Bridges, for example, over which a number of main water lines, wastewater lines, and sometimes electrical infrastructure ran. Then we implemented a program of upgrading the bridges and addressing the weakest points in the system. That project paid big dividends for us in the aftermath of the earthquake.
We also assessed vital pieces of community infrastructure—such as electricity generation and distribution—and implemented legal consents to allow us to erect a number of temporary power generation systems, should they become necessary. Similarly, a completely destroyed wastewater system could require using the nearest river to transport wastewater out of the city. We have the legislation in place to expedite those types of decisions in the wake of a disaster.

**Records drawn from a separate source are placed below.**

### src/lio_pkg.sv
// Constants, register map and fault-state type for the line I/O register bank
package lio_pkg;

  // ==========================================================
  // Clock and timing
  localparam int CLK_PERIOD_NS = 5;            // 200 MHz pclk
  localparam int FILT_TIME_NS = 1300;          // Glitch qualification time
  localparam int BLANK_T0_NS = 128000;         // 128 us
  localparam int BLANK_T1_NS = 500000;         // 500 us
  localparam int BLANK_T2_NS = 1000000;        // 1 ms
  localparam int BLANK_T3_NS = 5000000;        // 5 ms
  localparam int RETRY_T0_NS = 50000000;       // 50 ms
  localparam int RETRY_T1_NS = 100000000;      // 100 ms
  localparam int RETRY_T2_NS = 200000000;      // 200 ms
  localparam int RETRY_T3_NS = 500000000;      // 500 ms
  // Least times, rounded up to whole cycles
  localparam int FILT_CYC = (FILT_TIME_NS + CLK_PERIOD_NS - 1) / CLK_PERIOD_NS;
  localparam int BLANK_C0 = (BLANK_T0_NS + CLK_PERIOD_NS - 1) / CLK_PERIOD_NS;
  localparam int BLANK_C1 = (BLANK_T1_NS + CLK_PERIOD_NS - 1) / CLK_PERIOD_NS;
  localparam int BLANK_C2 = (BLANK_T2_NS + CLK_PERIOD_NS - 1) / CLK_PERIOD_NS;
  localparam int BLANK_C3 = (BLANK_T3_NS + CLK_PERIOD_NS - 1) / CLK_PERIOD_NS;
  localparam int RETRY_C0 = (RETRY_T0_NS + CLK_PERIOD_NS - 1) / CLK_PERIOD_NS;
  localparam int RETRY_C1 = (RETRY_T1_NS + CLK_PERIOD_NS - 1) / CLK_PERIOD_NS;
  localparam int RETRY_C2 = (RETRY_T2_NS + CLK_PERIOD_NS - 1) / CLK_PERIOD_NS;
  localparam int RETRY_C3 = (RETRY_T3_NS + CLK_PERIOD_NS - 1) / CLK_PERIOD_NS;

  // ==========================================================
  // Register indices (byte address is four times the index)
  localparam logic [9:0] IDX_CFG_A = 10'h01a;  // line_io_channel_a_cfg_status
  localparam logic [9:0] IDX_CFG_B = 10'h01b;  // line_io_channel_b_cfg_status
  localparam logic [9:0] IDX_DRV = 10'h01c;    // driver_limit_and_retry_cfg
  localparam logic [9:0] IDX_CTRL = 10'h01d;   // Holds the pin override flag
  localparam logic [9:0] IDX_FSTAT = 10'h020;  // Sticky and live fault flags
  localparam logic [9:0] IDX_FMASK = 10'h021;  // Fault interrupt mask

  // ==========================================================
  // Field positions
  localparam int CFG_AUX_LEVEL = 7;
  localparam int CFG_LINE_LEVEL = 6;
  localparam int CFG_SW_EN = 5;
  localparam int CFG_SW_DATA = 4;
  localparam int CFG_FILT_ON = 3;
  localparam int CFG_THR_TYPE = 2;
  localparam int CFG_SRC_ON = 1;
  localparam int CFG_SINK_ON = 0;
  localparam int DRV_LIM_HI = 7;
  localparam int DRV_LIM_LO = 6;
  localparam int DRV_LIM_OFF = 5;
  localparam int DRV_BLANK_HI = 4;
  localparam int DRV_BLANK_LO = 3;
  localparam int DRV_RETRY_HI = 2;
  localparam int DRV_RETRY_LO = 1;
  localparam int DRV_RETRY_EN = 0;
  localparam int CTRL_OVERRIDE = 6;
  localparam int FSTAT_LIVE_LO = 4;
  localparam int NUM_CH = 2;

  // ==========================================================
  // Reset values
  localparam logic [5:0] CFG_RST = 6'h00;
  localparam logic [7:0] DRV_RST = 8'h00;
  localparam logic [31:0] RD_ZERO = 32'h0000_0000;

  // Per-channel driver fault sequence
  typedef enum logic [2:0] {lio_run, lio_blank, lio_off, lio_recheck, lio_latch} lio_fault_e;

endpackage

### src/lio_line_io_regs.sv
// Line I/O configuration registers, aux input filter and driver fault sequencer
// Function
// RQ1: Report aux input level read-only
// RQ2: Report line level read-only
// RQ3: Override makes register enable act as pin
// RQ4: Override makes register data drive line
// RQ5: Filter bit inserts 1.3us glitch filter
// RQ6: Threshold bit selects type 2/3 or 1
// RQ7: Source bit switches 2mA current source
// RQ8: Sink bit switches 2mA current sink
// RQ9: Limit field picks shared driver current limit
// RQ10: Limit-off bit disables current limiting
// RQ11: Fault flagged after selected blanking time
// RQ12: Retry field selects driver off time
// RQ13: Faulted driver off for retry time
// RQ14: Recheck after one blanking; refault if persists
// RQ15: Fault gone at recheck clears status
// RQ16: Software picks long blanking for big loads
// RQ17: Override flag hands line control to registers
// RQ18: No retry: driver latched off until reconfig
// RQ19: Per-channel counters on internal clock
//
// Decided for this implementation: register access over APB.
`timescale 1ns/1ps
module lio_line_io_regs
  import lio_pkg::*;
#(
  parameter int BLANK_CYC0 = BLANK_C0,
  parameter int BLANK_CYC1 = BLANK_C1,
  parameter int BLANK_CYC2 = BLANK_C2,
  parameter int BLANK_CYC3 = BLANK_C3,
  parameter int RETRY_CYC0 = RETRY_C0,
  parameter int RETRY_CYC1 = RETRY_C1,
  parameter int RETRY_CYC2 = RETRY_C2,
  parameter int RETRY_CYC3 = RETRY_C3,
  parameter int ADDR_W = 12
)
(
  input wire logic pclk,
  input wire logic presetn,
  input wire logic clk_en,
  input wire logic psel,
  input wire logic penable,
  input wire logic pwrite,
  input wire logic [ADDR_W-1:0] paddr,
  input wire logic [31:0] pwdata,
  input wire logic [3:0] pstrb,
  output logic [31:0] prdata,
  output logic pready,
  output logic pslverr,
  input wire logic aux_input_pin_a,
  input wire logic aux_input_pin_b,
  input wire logic line_pin_a,
  input wire logic line_pin_b,
  input wire logic drive_data_pin_a,
  input wire logic drive_data_pin_b,
  input wire logic drive_enable_pin_a,
  input wire logic drive_enable_pin_b,
  input wire logic driver_overload_a,
  input wire logic driver_overload_b,
  output logic line_drive_data_a,
  output logic line_drive_data_b,
  output logic line_drive_enable_a,
  output logic line_drive_enable_b,
  output logic aux_threshold_type_a,
  output logic aux_threshold_type_b,
  output logic aux_source_on_a,
  output logic aux_source_on_b,
  output logic aux_sink_on_a,
  output logic aux_sink_on_b,
  output logic [1:0] driver_limit_level,
  output logic driver_limit_off,
  output logic [1:0] driver_fault,
  output logic irq
);

  // ==========
  // Register state
  logic [5:0] cfg_r [NUM_CH];      // Writable low bits of each channel register
  logic [7:0] drv_r;               // Shared driver configuration
  logic override_r;                // Pin control handed to registers
  logic [1:0] sticky_r;            // Fault events, write one to clear
  logic [1:0] mask_r;              // Interrupt enables, same layout
  logic [1:0] aux_lvl_r;           // Aux level after optional filter
  logic [1:0] line_lvl_r;          // Sampled line level
  logic [1:0] fault_r;             // Live fault flag per channel
  logic [1:0] fault_evt;           // One-cycle fault detection pulse
  logic [1:0] drv_off;             // Driver held off by the sequencer
  logic [1:0] reconfig;            // Write that releases a latched driver
  logic irq_r, pready_r, pslverr_r; // Output flops
  logic [31:0] prdata_r, rd_data; // Read data, registered and live
  logic [9:0] idx; // Register index from the byte address
  logic hit, acc_first, acc_done, wr; // Decode terms
  // Per-channel pin gathering
  logic [1:0] aux_pin, line_pin, dd_pin, de_pin, ovl;
  logic [1:0] out_data_r, out_en_r; // Transmitter flops
  assign aux_pin = {aux_input_pin_b, aux_input_pin_a};
  assign line_pin = {line_pin_b, line_pin_a};
  assign dd_pin = {drive_data_pin_b, drive_data_pin_a};
  assign de_pin = {drive_enable_pin_b, drive_enable_pin_a};
  assign ovl = {driver_overload_b, driver_overload_a};

  // ==========
  // APB decode
  assign idx = paddr[11:2];
  assign acc_first = psel & penable & ~pready_r;
  assign acc_done = psel & penable & pready_r;
  assign wr = acc_done & pwrite & hit & pstrb[0];
  // Address match; anything else answers with an error
  assign hit = idx inside {IDX_CFG_A, IDX_CFG_B, IDX_DRV, IDX_CTRL, IDX_FSTAT, IDX_FMASK};
  // Read mux; upper bits read as zero
  always_comb
  begin
    rd_data = RD_ZERO;
    case (idx)
      IDX_CFG_A: rd_data[7:0] = {aux_lvl_r[0], line_lvl_r[0], cfg_r[0]}; // RQ1 RQ2
      IDX_CFG_B: rd_data[7:0] = {aux_lvl_r[1], line_lvl_r[1], cfg_r[1]}; // RQ1 RQ2
      IDX_DRV: rd_data[7:0] = drv_r;
      IDX_CTRL: rd_data[CTRL_OVERRIDE] = override_r;
      IDX_FSTAT: rd_data[5:0] = {fault_r, 2'b00, sticky_r};
      IDX_FMASK: rd_data[1:0] = mask_r;
      default: rd_data = RD_ZERO;
    endcase
  end

  // One wait state: data is captured in the first access cycle, ready follows
  always_ff @(posedge pclk or negedge presetn)
  begin
    if (!presetn)
    begin
      pready_r <= 1'b0;
      pslverr_r <= 1'b0;
      prdata_r <= RD_ZERO;
    end
    else if (clk_en)
    begin
      if (acc_first)
      begin
        pready_r <= 1'b1;
        pslverr_r <= ~hit;
        prdata_r <= hit ? rd_data : RD_ZERO;
      end
      else
      begin
        pready_r <= 1'b0;
        pslverr_r <= 1'b0;
      end
    end
  end

  assign pready = pready_r;
  assign pslverr = pslverr_r;
  assign prdata = prdata_r;

  // ==========
  // Configuration writes
  always_ff @(posedge pclk or negedge presetn)
  begin
    if (!presetn)
    begin
      cfg_r[0] <= CFG_RST;
      cfg_r[1] <= CFG_RST;
      drv_r <= DRV_RST;
      override_r <= 1'b0;
      mask_r <= 2'b00;
    end
    else if (clk_en && wr)
    begin
      case (idx)
        IDX_CFG_A: cfg_r[0] <= pwdata[5:0];
        IDX_CFG_B: cfg_r[1] <= pwdata[5:0];
        IDX_DRV: drv_r <= pwdata[7:0];
        IDX_CTRL: override_r <= pwdata[CTRL_OVERRIDE]; // RQ17
        IDX_FMASK: mask_r <= pwdata[1:0];
        default: ;
      endcase
    end
  end

  // Reconfiguration releases a latched-off driver
  assign reconfig[0] = wr & ((idx == IDX_DRV) | (idx == IDX_CFG_A)); // RQ18
  assign reconfig[1] = wr & ((idx == IDX_DRV) | (idx == IDX_CFG_B)); // RQ18

  // ==========
  // Fault flags and interrupt
  // A new event in the clearing cycle wins, so no fault is lost
  always_ff @(posedge pclk or negedge presetn)
  begin
    if (!presetn)
    begin
      sticky_r <= 2'b00;
      irq_r <= 1'b0;
    end
    else if (clk_en)
    begin
      if (wr && idx == IDX_FSTAT)
        sticky_r <= (sticky_r & ~pwdata[1:0]) | fault_evt;
      else
        sticky_r <= sticky_r | fault_evt;
      irq_r <= |((sticky_r | fault_evt) & mask_r);
    end
  end

  assign irq = irq_r;
  assign driver_fault = fault_r;

  // Shared limit settings go straight out of the register
  assign driver_limit_level = drv_r[DRV_LIM_HI:DRV_LIM_LO]; // RQ9
  assign driver_limit_off = drv_r[DRV_LIM_OFF]; // RQ10

  // Blanking count from its select code
  function automatic logic [31:0] blank_len(input logic [1:0] sel);
    case (sel)
      2'h0: blank_len = 32'(BLANK_CYC0);
      2'h1: blank_len = 32'(BLANK_CYC1);
      2'h2: blank_len = 32'(BLANK_CYC2);
      default: blank_len = 32'(BLANK_CYC3);
    endcase
  endfunction

  // Off-time count from its select code
  function automatic logic [31:0] retry_len(input logic [1:0] sel);
    case (sel)
      2'h0: retry_len = 32'(RETRY_CYC0);
      2'h1: retry_len = 32'(RETRY_CYC1);
      2'h2: retry_len = 32'(RETRY_CYC2);
      default: retry_len = 32'(RETRY_CYC3);
    endcase
  endfunction

  // ==========
  // Per-channel logic
  for (genvar ch = 0; ch < NUM_CH; ch++)
  begin : g_ch
    logic [15:0] filt_cnt_r;       // Filter qualification counter
    logic [31:0] cnt_r;            // Blanking and off-time counter
    logic [31:0] blank_cyc, retry_cyc; // Lengths for the current codes
    lio_fault_e st_r;
    assign blank_cyc = blank_len(drv_r[DRV_BLANK_HI:DRV_BLANK_LO]); // RQ11
    assign retry_cyc = retry_len(drv_r[DRV_RETRY_HI:DRV_RETRY_LO]); // RQ12

    // Aux input: a change must hold the whole qualification time when filtered
    always_ff @(posedge pclk or negedge presetn)
    begin
      if (!presetn)
      begin
        aux_lvl_r[ch] <= 1'b0;
        filt_cnt_r <= 16'h0000;
      end
      else if (clk_en)
      begin
        if (!cfg_r[ch][CFG_FILT_ON])
        begin
          aux_lvl_r[ch] <= aux_pin[ch]; // RQ5 RQ1
          filt_cnt_r <= 16'h0000;
        end
        else if (aux_pin[ch] == aux_lvl_r[ch])
          filt_cnt_r <= 16'h0000;
        else if (filt_cnt_r >= 16'(FILT_CYC - 1))
        begin
          aux_lvl_r[ch] <= aux_pin[ch]; // RQ5
          filt_cnt_r <= 16'h0000;
        end
        else
          filt_cnt_r <= filt_cnt_r + 16'h0001;
      end
    end

    // Line level sampled for status
    always_ff @(posedge pclk or negedge presetn)
    begin
      if (!presetn)
        line_lvl_r[ch] <= 1'b0;
      else if (clk_en)
        line_lvl_r[ch] <= line_pin[ch]; // RQ2
    end

    // Transmitter source select; a held-off driver is never enabled
    always_ff @(posedge pclk or negedge presetn)
    begin
      if (!presetn)
      begin
        out_data_r[ch] <= 1'b0;
        out_en_r[ch] <= 1'b0;
      end
      else if (clk_en)
      begin
        if (override_r)
        begin
          out_data_r[ch] <= cfg_r[ch][CFG_SW_DATA]; // RQ4 RQ17
          out_en_r[ch] <= cfg_r[ch][CFG_SW_EN] & ~drv_off[ch]; // RQ3 RQ17
        end
        else
        begin
          out_data_r[ch] <= dd_pin[ch]; // RQ4
          out_en_r[ch] <= de_pin[ch] & ~drv_off[ch]; // RQ3
        end
      end
    end

    // Fault sequencer; counter is private to this channel
    always_ff @(posedge pclk or negedge presetn)
    begin
      if (!presetn)
      begin
        st_r <= lio_run;
        cnt_r <= 32'h0000_0000;
        fault_r[ch] <= 1'b0;
      end
      else if (clk_en)
      begin
        case (st_r)
          // Normal drive; an overload starts blanking
          lio_run:
          begin
            cnt_r <= 32'h0000_0000;
            if (ovl[ch])
              st_r <= lio_blank;
          end
          // Short overloads such as inrush are tolerated
          lio_blank:
          begin
            if (!ovl[ch])
              st_r <= lio_run;
            else if (cnt_r >= blank_cyc - 32'h1)
            begin
              fault_r[ch] <= 1'b1; // RQ11
              cnt_r <= 32'h0000_0000;
              st_r <= drv_r[DRV_RETRY_EN] ? lio_off : lio_latch; // RQ13 RQ18
            end
            else
              cnt_r <= cnt_r + 32'h1; // RQ19
          end
          // Driver off for the retry time
          lio_off:
          begin
            if (cnt_r >= retry_cyc - 32'h1)
            begin
              cnt_r <= 32'h0000_0000;
              st_r <= lio_recheck; // RQ13
            end
            else
              cnt_r <= cnt_r + 32'h1; // RQ19
          end
          // Re-enabled; judge the fault after one blanking time
          lio_recheck:
          begin
            if (cnt_r >= blank_cyc - 32'h1)
            begin
              cnt_r <= 32'h0000_0000;
              if (ovl[ch])
                st_r <= lio_off; // RQ14
              else
              begin
                fault_r[ch] <= 1'b0; // RQ15
                st_r <= lio_run; // RQ15
              end
            end
            else
              cnt_r <= cnt_r + 32'h1; // RQ19
          end
          // Held off until software touches the configuration
          lio_latch:
          begin
            cnt_r <= 32'h0000_0000;
            if (reconfig[ch])
            begin
              fault_r[ch] <= 1'b0; // RQ18
              st_r <= lio_run;
            end
          end
          default:
          begin
            st_r <= lio_run;
            cnt_r <= 32'h0000_0000;
          end
        endcase
      end
    end

    // Event fires only on the first detection, not on refaults
    assign fault_evt[ch] = clk_en & (st_r == lio_blank) & ovl[ch] & (cnt_r >= blank_cyc - 32'h1);
    assign drv_off[ch] = (st_r == lio_off) | (st_r == lio_latch); // RQ13
  end

  // ==========
  // Output wiring, all from flip-flops
  assign {line_drive_data_b, line_drive_data_a} = out_data_r;
  assign {line_drive_enable_b, line_drive_enable_a} = out_en_r;
  assign {aux_threshold_type_b, aux_threshold_type_a} = {cfg_r[1][CFG_THR_TYPE], cfg_r[0][CFG_THR_TYPE]}; // RQ6
  assign {aux_source_on_b, aux_source_on_a} = {cfg_r[1][CFG_SRC_ON], cfg_r[0][CFG_SRC_ON]}; // RQ7
  assign {aux_sink_on_b, aux_sink_on_a} = {cfg_r[1][CFG_SINK_ON], cfg_r[0][CFG_SINK_ON]}; // RQ8

endmodule

### config.mk
export PLATFORM = sky130hd
export DESIGN_NAME = lio_line_io_regs
export DESIGN_NICKNAME = d
export VERILOG_FILES = /design/src/lio_pkg.sv /design/src/lio_line_io_regs.sv
export SDC_FILE = /design/constraint.sdc
export NUM_CORES = 1
export LEC_CHECK = 0
export BUFFER_PORTS_ARGS = -buffer_cell sky130_fd_sc_hd__buf_2
export CORE_ASPECT_RATIO = 0.75
export CORE_MARGIN = 2
export CORE_UTILIZATION = 60
export CTS_CLUSTER_SIZE = 8
export DETAILED_ROUTE_END_ITERATION = 12
export PLACE_DENSITY = 0.81
export SLEW_MARGIN = 20
export SYNTH_ARGS = -nofsm -noshare
export SYNTH_HDL_FRONTEND = slang
export SYNTH_SLANG_ARGS = --single-unit
export TNS_END_PERCENT = 5
### constraint.sdc
create_clock -name pclk -period 3.87 [get_ports pclk]
set_input_delay 0.387 -clock pclk [delete_from_list [all_inputs] [get_ports pclk]]
set_output_delay 0.387 -clock pclk [all_outputs]
set_load 0.005 [all_outputs]
==> key figures <==
Route
  – Number of remaining DRC errors: 0
  – DR vias: 8325
  – First-pass iteration count of the detailed router: 5
  – Drt total wl: 24400 µm
  – Routed WL per cell: 18.6 µm
  – Post-route antenna net violation count: 0
  – Via/cell ratio: 6.35
  – Iter 0 DRT Violations: 746

Floorplanning
  – Core area: 15900 µm²
  – IO Count: 114
  – DIE AREA: 17100 µm²
  – Initial Utilization: 60.6%
  – Row cnt: 40
  – Die width: 150 µm
  – Die H: 114 µm

Finish
  – Layout cell share with drive strength beyond 1: 14.8%
  – Area growth from synthesis to layout: 11.9%
  – Antenna diodes: 0
  – Final core utilization: 67.8%
  – Nets: 1244

Run status
  – Status: finished, final reports clean

Timing
  – Clock skew: 0.0132 ns
  – Tmin final: 3.69 ns
  – Slew Limit Fails: 0
  – Setup violations, final: 0
  – Hold Slack: 0.0519 ns
  – RSZ-0062 raised after global routing: false
  – Final hold vios: 0
  – Tcrit/Tclk final: 95.5%
  – Fmax achieved: 271 MHz
  – Worst-margin pin slew: 0.876 ns
  – Slew margin rel.: 41.6%
  – Aggregate negative setup slack: 0 ns

Clock tree
  – Max Root-Sink Buffers: 2
  – Post-cts sizing count: 0
  – Cts bufs inserted: 17
  – Clock Latency Late Sink: 0.44 ns
  – Root buffer cell: clkbuf_16
  – Clock tree sinks: 148
  – CTS hold repair buffers: 0
  – H-tree depth: 4
  – Setup bufs post-CTS: 0
  – TritonCTS clock tree: yes
  – Clock-pin slew on the worst setup and hold paths: 0.07 ns

Setup path
  – CP max stage cell: dfrtp_1
  – Arr. time, crit path: 4.01 ns
  – CP Class: reg2reg
  – R2R Path End: g_ch[0].cnt_r[15]
  – Critical Path Start Type: flip-flop
  – Crit Path Max Fanout: 25
  – Worst path required time: 4.18 ns
  – Critical path origin: drv_r[1]
  – CP Cell Sequence: inv_1 > ha_1 > or3_1 > ha_1 > nand4_1 > nor4_2 > or4b_1 > o211ai_2 > a21oi_2 > buf_4 > and2_4 > a22o_1
  – CP endpoint kind: flip-flop
  – Most frequent CP cell: ha_1
  – R2r worst-path depth: 12
  – FF-to-FF Start: drv_r[1]
  – Crit path to: g_ch[0].cnt_r[15]
  – Reg2reg setup slack: 0.18 ns
  – CP max stage delay: 0.50 ns

Placement
  – Dpl hpwl: 17300 µm
  – GPL Wtd Cong: 0.945
  – IO Port Bufs: 60

Synth
  – Number of synthesized flops with an enable pin: 0
  – Ys async rst share: 100%
  – Seq/Total Area, Yosys: 38.5%
  – Gate Count Post-Synth: 1029
  – Post-Synthesis Cell Area: 9620 µm²
  – Yosys synthesis warning count: 0
  – Library cells used by synthesis: 69
  – Mean post-synth cell area: 9.35 µm²
  – Main flop type after synthesis: dfrtp_1
  – FF+latch count, synth: 148

Global route
  – Antenna violations before repair: 0
  – First-pass GRT wire length: 39900 µm
  – Vias in the first global route: 7769
  – Largest net degree at the start of global routing: 97
  – GRT Util Overall: 29.4%
  – Grt total ovfl: 0

Run
  – Max Cap Violations: 0

Power
  – Worst VDD drop: 0.000341 V
  – Leak: 5.05 nW
  – Pwr Density: 459 nW/µm²
  – Total power: 0.00493 W

Worst hold path
  – Hold Path Class: in2async
[flip-flops by register name, summed over array words and instances (netlist names), 2 cells and up]
name / flops
g_ch.cnt_r: 64
aux_lvl_r: 2
driver_fault: 2
line_lvl_r: 2
cfg_r: 6
g_ch.filt_cnt_r: 32
g_ch.st_r: 6
sticky_r: 2
prdata: 8
drv_r: 8
mask_r: 2
[how the worst min path moves through the flow]
stage / start / to / slack, ns / cells past startpoint
final: presetn / g_ch[0].cnt_r[31] / 0.05 / 1
after global routing: presetn / g_ch[0].cnt_r[31] / 0.11 / 1
after CTS: presetn / g_ch[0].cnt_r[31] / 0.09 / 1
after detailed placement: prdata[6] / prdata[6] / 0.47 / 1
after global placement: prdata[0] / prdata[0] / 0.46 / 2
after floorplan: presetn / aux_lvl_r[0] / 0.09 / 0
[report_power, final]
group	leakage [nW]	total, W	internal, W	switching (W)
Sequential	2.03	0.00185	0.00166	0.000198
Combinational	2.70	0.00124	0.000489	0.000753
Clock	0.312	0.00184	0.00113	0.000709
Total	5.05	0.00493	0.00328	0.00166
[area by class of cell]
class / count / area, µm²
multi-input combinational: 813 / 5570
inverter: 27 / 101
clock buffer: 20 / 457
tap: 210 / 263
timing repair buffer: 82 / 472
sequential: 148 / 3700
clock inverter: 12 / 193
fill: 1190 / 5100
[per-layer routing]
metal	global-route usage (%)	part of all wire [%]	vias to the layer above
met5	0	0	-
met4	6.67	1.1	0
met3	5.56	7.6	29
met2	44.4	45	337
met1	44.0	46	4041
li1	-	-	3918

So it’s fair to say that 90 percent of what we do is preparedness: prepare, prepare, prepare.
That also includes an educational program for private corporations, businesses, and educational institutions. They must look at their own systems and determine where their weaknesses lie.
Most of the rehearsal for these disasters won’t work out the way you had planned. What really works are the infrastructure systems and processes you’ve implemented for response—and the people who run those systems.
So even though you might originally have thought you would use the telephone or a two-way radio to communicate in the wake of a disaster, those options may not work for reasons that you haven’t been able to foresee. But the people in those communications positions will step up and do their jobs.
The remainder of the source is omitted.